(Saved entries)
_ _ _ _
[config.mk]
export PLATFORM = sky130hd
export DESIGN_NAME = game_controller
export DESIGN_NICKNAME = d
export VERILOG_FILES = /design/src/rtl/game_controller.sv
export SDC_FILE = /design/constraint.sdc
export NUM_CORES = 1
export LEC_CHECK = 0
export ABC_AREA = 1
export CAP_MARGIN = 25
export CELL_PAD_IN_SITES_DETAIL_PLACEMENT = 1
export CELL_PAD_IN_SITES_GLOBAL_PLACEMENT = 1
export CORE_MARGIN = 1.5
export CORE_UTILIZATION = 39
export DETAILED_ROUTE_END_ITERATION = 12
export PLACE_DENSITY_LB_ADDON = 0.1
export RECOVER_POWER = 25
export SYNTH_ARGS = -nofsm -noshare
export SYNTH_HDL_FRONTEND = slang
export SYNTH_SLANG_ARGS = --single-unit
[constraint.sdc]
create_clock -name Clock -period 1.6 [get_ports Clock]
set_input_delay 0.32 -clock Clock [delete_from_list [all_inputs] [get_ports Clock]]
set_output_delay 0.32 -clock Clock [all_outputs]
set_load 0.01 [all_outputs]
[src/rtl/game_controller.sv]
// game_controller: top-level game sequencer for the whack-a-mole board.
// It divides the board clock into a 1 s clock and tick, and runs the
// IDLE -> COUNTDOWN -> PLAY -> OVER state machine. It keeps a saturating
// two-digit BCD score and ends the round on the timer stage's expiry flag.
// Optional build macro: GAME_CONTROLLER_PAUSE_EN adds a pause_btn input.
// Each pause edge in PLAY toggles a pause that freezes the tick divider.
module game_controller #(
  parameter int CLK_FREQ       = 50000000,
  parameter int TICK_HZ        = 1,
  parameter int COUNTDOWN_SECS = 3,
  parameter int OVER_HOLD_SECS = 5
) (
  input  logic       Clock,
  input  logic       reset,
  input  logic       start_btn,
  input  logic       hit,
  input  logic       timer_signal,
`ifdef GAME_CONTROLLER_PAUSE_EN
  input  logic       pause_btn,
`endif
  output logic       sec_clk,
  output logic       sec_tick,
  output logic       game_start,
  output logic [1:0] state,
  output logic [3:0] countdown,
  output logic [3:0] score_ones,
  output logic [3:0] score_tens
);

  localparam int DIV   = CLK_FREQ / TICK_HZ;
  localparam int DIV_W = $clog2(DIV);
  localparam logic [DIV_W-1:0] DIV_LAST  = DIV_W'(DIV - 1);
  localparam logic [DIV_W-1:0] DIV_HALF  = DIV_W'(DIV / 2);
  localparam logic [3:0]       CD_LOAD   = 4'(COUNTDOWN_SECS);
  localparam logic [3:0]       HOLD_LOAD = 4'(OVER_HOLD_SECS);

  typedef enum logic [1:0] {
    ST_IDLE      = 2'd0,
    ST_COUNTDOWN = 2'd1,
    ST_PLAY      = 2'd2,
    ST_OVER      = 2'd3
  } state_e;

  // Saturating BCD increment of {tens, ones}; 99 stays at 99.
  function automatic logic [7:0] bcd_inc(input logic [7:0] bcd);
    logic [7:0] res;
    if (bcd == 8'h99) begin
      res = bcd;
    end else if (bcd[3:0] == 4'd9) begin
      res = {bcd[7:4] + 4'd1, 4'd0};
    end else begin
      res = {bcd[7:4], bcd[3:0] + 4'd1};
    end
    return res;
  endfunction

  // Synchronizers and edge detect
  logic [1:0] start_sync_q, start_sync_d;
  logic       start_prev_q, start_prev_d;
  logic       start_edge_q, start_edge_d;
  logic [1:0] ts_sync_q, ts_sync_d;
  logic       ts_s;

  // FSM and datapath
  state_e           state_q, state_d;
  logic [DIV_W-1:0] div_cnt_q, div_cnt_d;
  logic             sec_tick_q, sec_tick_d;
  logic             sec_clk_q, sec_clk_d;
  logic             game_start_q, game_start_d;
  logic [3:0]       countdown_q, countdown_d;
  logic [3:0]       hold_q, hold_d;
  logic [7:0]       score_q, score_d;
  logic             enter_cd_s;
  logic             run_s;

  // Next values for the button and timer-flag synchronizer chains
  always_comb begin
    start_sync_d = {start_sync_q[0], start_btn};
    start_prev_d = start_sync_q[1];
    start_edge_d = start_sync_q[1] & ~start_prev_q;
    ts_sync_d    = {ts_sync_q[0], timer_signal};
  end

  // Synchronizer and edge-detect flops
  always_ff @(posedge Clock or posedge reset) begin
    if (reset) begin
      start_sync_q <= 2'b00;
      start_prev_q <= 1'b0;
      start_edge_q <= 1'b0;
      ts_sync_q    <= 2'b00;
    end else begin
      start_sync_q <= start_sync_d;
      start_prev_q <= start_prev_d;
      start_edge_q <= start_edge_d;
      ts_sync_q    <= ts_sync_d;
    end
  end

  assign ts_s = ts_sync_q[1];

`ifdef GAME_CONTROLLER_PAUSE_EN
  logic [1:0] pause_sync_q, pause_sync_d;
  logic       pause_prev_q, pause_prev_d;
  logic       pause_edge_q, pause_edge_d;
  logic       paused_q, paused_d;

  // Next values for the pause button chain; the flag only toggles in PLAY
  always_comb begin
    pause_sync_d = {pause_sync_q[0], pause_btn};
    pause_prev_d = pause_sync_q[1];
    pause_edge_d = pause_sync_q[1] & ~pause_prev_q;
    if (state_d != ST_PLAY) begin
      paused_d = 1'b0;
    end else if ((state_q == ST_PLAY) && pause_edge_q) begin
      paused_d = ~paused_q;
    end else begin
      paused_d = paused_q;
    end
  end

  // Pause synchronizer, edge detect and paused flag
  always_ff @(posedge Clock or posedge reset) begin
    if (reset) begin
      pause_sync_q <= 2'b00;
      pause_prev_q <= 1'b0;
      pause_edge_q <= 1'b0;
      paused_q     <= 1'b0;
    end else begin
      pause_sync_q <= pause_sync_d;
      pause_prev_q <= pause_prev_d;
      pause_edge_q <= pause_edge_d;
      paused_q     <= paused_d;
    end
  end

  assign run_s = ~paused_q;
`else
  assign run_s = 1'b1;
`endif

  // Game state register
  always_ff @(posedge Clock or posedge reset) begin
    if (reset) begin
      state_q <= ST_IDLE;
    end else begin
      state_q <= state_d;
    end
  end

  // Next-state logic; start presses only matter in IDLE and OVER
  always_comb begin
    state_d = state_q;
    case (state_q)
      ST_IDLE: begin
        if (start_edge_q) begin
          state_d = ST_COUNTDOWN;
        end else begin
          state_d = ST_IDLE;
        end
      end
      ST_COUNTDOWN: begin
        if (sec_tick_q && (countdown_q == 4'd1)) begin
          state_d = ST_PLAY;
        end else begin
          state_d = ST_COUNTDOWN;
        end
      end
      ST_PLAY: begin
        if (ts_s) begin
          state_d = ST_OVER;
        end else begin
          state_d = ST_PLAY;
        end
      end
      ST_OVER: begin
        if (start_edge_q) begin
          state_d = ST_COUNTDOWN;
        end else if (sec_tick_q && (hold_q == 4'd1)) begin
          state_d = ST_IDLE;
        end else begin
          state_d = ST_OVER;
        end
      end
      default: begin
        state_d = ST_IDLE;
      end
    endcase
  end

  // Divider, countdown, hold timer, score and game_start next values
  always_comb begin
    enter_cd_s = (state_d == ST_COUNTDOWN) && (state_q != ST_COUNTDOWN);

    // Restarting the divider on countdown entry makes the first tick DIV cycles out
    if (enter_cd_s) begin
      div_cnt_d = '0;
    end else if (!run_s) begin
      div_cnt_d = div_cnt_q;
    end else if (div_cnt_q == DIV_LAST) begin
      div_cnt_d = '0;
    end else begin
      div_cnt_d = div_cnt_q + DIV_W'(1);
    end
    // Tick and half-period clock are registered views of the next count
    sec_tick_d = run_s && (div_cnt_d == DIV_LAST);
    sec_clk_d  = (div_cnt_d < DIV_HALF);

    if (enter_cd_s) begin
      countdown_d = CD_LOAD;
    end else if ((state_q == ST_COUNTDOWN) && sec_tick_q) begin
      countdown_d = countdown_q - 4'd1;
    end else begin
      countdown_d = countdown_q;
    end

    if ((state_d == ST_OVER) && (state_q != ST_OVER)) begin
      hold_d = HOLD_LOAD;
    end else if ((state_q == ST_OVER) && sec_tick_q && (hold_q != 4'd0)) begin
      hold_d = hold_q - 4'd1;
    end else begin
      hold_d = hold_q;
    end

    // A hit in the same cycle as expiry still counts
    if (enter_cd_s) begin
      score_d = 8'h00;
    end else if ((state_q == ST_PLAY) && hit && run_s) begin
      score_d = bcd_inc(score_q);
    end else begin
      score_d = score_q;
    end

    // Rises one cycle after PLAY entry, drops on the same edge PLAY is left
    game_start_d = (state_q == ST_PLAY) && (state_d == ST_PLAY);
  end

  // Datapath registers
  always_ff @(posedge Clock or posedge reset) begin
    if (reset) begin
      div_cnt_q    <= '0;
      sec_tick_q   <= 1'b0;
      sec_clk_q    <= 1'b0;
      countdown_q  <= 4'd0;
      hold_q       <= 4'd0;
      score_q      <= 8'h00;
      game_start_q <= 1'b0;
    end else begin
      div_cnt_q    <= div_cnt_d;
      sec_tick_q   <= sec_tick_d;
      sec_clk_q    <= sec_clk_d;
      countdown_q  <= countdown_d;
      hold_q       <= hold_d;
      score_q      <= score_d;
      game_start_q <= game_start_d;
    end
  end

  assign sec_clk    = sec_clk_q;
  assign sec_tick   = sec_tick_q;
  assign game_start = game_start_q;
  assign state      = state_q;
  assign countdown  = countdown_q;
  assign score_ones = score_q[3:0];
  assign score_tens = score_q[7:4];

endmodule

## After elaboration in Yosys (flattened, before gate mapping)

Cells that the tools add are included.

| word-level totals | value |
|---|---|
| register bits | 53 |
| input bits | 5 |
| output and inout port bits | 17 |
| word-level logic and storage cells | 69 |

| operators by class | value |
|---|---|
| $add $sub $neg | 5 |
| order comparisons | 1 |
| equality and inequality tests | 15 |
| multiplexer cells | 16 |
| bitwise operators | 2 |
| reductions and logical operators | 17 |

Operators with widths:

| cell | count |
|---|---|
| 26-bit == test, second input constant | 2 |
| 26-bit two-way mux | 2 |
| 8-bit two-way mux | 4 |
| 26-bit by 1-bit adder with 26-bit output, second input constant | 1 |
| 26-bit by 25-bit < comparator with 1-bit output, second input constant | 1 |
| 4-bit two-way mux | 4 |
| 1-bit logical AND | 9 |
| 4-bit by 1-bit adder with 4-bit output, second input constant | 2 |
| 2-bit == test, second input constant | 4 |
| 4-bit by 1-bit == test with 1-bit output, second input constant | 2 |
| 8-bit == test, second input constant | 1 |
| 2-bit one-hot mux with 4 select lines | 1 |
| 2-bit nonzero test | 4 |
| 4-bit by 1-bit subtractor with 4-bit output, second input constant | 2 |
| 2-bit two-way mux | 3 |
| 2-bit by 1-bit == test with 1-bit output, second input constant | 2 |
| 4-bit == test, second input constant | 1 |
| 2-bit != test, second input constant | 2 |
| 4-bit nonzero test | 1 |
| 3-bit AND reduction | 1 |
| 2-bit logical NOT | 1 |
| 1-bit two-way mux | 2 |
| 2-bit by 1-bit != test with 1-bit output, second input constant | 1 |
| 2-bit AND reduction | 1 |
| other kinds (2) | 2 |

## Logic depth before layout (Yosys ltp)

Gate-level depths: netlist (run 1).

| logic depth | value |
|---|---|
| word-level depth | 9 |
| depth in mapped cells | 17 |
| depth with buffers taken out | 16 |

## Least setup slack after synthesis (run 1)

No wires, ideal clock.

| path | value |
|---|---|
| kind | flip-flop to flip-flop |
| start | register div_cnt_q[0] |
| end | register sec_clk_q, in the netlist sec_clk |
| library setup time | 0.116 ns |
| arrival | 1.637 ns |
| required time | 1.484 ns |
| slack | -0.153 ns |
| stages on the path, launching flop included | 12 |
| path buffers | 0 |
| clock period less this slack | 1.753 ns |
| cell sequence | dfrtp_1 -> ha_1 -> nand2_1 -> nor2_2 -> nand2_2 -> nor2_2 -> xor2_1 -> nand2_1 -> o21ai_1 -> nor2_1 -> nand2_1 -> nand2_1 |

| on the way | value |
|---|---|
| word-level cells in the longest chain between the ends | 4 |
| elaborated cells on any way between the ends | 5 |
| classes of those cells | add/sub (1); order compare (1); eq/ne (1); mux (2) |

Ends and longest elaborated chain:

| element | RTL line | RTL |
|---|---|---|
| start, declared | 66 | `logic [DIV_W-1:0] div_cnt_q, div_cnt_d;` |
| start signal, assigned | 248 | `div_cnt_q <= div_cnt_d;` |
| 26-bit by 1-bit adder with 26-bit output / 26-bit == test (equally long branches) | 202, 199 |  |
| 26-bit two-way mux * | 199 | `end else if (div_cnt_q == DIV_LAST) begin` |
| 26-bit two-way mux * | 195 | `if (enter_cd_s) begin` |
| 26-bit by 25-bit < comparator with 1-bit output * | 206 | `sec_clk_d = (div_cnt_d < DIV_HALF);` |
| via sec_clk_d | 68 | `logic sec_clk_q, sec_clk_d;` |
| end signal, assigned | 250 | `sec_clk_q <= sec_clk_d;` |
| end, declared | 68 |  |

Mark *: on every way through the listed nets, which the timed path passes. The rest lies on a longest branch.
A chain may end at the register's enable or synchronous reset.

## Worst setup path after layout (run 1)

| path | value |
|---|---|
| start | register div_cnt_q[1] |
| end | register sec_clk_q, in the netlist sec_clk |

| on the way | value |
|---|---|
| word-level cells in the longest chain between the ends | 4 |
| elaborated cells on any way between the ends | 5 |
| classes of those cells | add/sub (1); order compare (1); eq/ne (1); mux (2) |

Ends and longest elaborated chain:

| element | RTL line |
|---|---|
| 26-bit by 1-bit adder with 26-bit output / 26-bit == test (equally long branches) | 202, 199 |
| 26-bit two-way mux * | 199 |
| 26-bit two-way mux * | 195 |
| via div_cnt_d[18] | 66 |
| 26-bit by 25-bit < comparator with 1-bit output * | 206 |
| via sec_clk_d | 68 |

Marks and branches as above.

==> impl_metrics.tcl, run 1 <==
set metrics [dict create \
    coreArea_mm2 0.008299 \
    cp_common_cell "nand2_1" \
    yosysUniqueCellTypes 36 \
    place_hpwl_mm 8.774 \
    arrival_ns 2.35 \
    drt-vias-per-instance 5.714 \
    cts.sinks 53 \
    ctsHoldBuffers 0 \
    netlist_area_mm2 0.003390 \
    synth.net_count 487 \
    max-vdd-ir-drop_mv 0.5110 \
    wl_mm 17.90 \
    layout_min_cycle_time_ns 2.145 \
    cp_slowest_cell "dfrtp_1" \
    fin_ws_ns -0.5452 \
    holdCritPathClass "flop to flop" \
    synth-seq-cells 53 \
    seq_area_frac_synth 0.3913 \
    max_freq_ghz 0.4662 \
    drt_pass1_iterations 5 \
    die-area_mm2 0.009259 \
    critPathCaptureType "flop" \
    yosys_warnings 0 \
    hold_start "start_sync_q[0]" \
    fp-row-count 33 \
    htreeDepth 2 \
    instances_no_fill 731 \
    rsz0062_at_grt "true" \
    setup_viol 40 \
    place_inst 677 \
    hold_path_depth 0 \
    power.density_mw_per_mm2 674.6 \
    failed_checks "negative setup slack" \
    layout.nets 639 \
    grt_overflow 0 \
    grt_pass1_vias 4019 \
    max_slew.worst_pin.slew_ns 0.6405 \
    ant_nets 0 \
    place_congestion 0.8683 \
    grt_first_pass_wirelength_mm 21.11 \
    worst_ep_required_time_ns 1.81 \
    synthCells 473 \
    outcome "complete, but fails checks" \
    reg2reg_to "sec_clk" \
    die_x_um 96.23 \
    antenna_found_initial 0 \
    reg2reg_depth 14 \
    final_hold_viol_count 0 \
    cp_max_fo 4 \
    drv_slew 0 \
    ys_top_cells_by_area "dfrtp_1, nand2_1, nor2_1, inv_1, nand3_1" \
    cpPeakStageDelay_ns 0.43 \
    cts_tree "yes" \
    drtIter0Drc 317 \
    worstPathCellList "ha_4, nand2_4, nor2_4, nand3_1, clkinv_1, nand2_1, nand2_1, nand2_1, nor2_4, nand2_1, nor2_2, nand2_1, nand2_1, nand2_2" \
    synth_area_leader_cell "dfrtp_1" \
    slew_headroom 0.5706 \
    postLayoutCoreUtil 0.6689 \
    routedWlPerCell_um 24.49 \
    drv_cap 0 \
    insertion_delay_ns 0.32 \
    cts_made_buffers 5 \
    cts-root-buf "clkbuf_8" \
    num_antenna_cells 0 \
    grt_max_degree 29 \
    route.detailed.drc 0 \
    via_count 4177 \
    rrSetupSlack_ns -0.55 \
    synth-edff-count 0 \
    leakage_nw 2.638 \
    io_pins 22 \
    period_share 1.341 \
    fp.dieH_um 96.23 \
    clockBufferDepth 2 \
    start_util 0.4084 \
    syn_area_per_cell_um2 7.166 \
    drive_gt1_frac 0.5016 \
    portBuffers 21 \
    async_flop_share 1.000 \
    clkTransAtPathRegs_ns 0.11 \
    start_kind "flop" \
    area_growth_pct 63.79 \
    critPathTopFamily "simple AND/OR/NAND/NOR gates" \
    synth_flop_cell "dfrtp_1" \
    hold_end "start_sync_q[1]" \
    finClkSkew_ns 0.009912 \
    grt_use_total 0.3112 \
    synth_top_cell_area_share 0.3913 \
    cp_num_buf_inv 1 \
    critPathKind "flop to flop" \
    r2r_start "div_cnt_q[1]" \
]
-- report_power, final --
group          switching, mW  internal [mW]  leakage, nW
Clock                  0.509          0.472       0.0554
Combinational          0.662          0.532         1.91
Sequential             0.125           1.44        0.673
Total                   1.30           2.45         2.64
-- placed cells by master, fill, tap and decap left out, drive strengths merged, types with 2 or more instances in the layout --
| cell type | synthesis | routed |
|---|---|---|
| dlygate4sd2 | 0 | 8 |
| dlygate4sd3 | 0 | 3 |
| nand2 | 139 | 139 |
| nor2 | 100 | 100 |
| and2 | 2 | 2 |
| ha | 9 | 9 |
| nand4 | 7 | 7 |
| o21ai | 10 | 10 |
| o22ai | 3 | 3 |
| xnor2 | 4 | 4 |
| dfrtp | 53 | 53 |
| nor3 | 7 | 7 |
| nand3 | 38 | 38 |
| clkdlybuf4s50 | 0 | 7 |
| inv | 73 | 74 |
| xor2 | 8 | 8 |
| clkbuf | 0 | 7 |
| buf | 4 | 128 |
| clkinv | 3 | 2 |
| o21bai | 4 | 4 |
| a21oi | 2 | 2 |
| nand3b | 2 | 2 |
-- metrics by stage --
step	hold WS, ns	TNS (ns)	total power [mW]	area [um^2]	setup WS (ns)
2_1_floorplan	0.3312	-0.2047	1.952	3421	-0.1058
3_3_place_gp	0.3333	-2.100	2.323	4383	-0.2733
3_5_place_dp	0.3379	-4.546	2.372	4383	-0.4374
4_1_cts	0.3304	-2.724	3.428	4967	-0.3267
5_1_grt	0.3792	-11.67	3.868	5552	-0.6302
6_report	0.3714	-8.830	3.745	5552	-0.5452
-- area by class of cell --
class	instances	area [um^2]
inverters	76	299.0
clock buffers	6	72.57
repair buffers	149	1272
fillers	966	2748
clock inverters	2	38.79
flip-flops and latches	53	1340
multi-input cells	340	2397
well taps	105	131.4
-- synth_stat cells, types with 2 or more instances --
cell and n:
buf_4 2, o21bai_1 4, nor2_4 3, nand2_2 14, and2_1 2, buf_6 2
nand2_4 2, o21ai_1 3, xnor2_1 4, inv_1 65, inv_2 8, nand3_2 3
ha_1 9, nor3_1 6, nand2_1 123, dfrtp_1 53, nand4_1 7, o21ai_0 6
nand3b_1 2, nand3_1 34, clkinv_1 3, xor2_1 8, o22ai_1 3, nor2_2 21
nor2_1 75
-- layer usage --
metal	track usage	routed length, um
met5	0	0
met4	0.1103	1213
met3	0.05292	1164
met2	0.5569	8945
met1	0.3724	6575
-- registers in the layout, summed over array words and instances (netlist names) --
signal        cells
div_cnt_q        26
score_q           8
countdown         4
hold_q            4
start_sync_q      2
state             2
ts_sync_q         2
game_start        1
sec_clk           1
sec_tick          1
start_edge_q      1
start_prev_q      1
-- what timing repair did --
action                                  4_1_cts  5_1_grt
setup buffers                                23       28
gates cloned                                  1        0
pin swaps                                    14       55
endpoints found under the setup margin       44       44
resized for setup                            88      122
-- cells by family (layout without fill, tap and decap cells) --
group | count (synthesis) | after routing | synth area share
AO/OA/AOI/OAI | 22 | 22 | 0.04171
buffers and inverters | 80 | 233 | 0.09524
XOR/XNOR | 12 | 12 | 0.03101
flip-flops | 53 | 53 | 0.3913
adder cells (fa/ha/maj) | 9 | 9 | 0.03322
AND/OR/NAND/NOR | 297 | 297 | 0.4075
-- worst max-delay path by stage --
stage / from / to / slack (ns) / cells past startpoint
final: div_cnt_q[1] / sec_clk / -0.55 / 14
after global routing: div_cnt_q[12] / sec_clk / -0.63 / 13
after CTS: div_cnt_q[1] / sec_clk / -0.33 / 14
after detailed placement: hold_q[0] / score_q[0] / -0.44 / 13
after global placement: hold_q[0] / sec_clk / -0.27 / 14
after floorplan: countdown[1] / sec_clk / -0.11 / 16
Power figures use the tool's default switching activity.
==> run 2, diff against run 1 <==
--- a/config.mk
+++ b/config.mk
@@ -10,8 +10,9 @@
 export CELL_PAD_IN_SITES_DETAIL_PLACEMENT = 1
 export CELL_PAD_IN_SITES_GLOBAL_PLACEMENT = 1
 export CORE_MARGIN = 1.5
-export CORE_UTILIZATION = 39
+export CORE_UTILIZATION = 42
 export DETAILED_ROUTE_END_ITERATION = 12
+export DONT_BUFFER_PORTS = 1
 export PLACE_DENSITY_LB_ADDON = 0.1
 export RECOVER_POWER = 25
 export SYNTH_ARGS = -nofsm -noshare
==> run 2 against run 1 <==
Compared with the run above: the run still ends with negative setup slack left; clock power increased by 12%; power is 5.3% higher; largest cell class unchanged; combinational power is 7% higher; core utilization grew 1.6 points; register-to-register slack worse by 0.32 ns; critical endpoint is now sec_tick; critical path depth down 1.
_ _ _ _
### To do
Please copy each line of the entries in which the word "before" shows up.

### Output below
## After elaboration in Yosys (flattened, before gate mapping)
## Logic depth before layout (Yosys ltp)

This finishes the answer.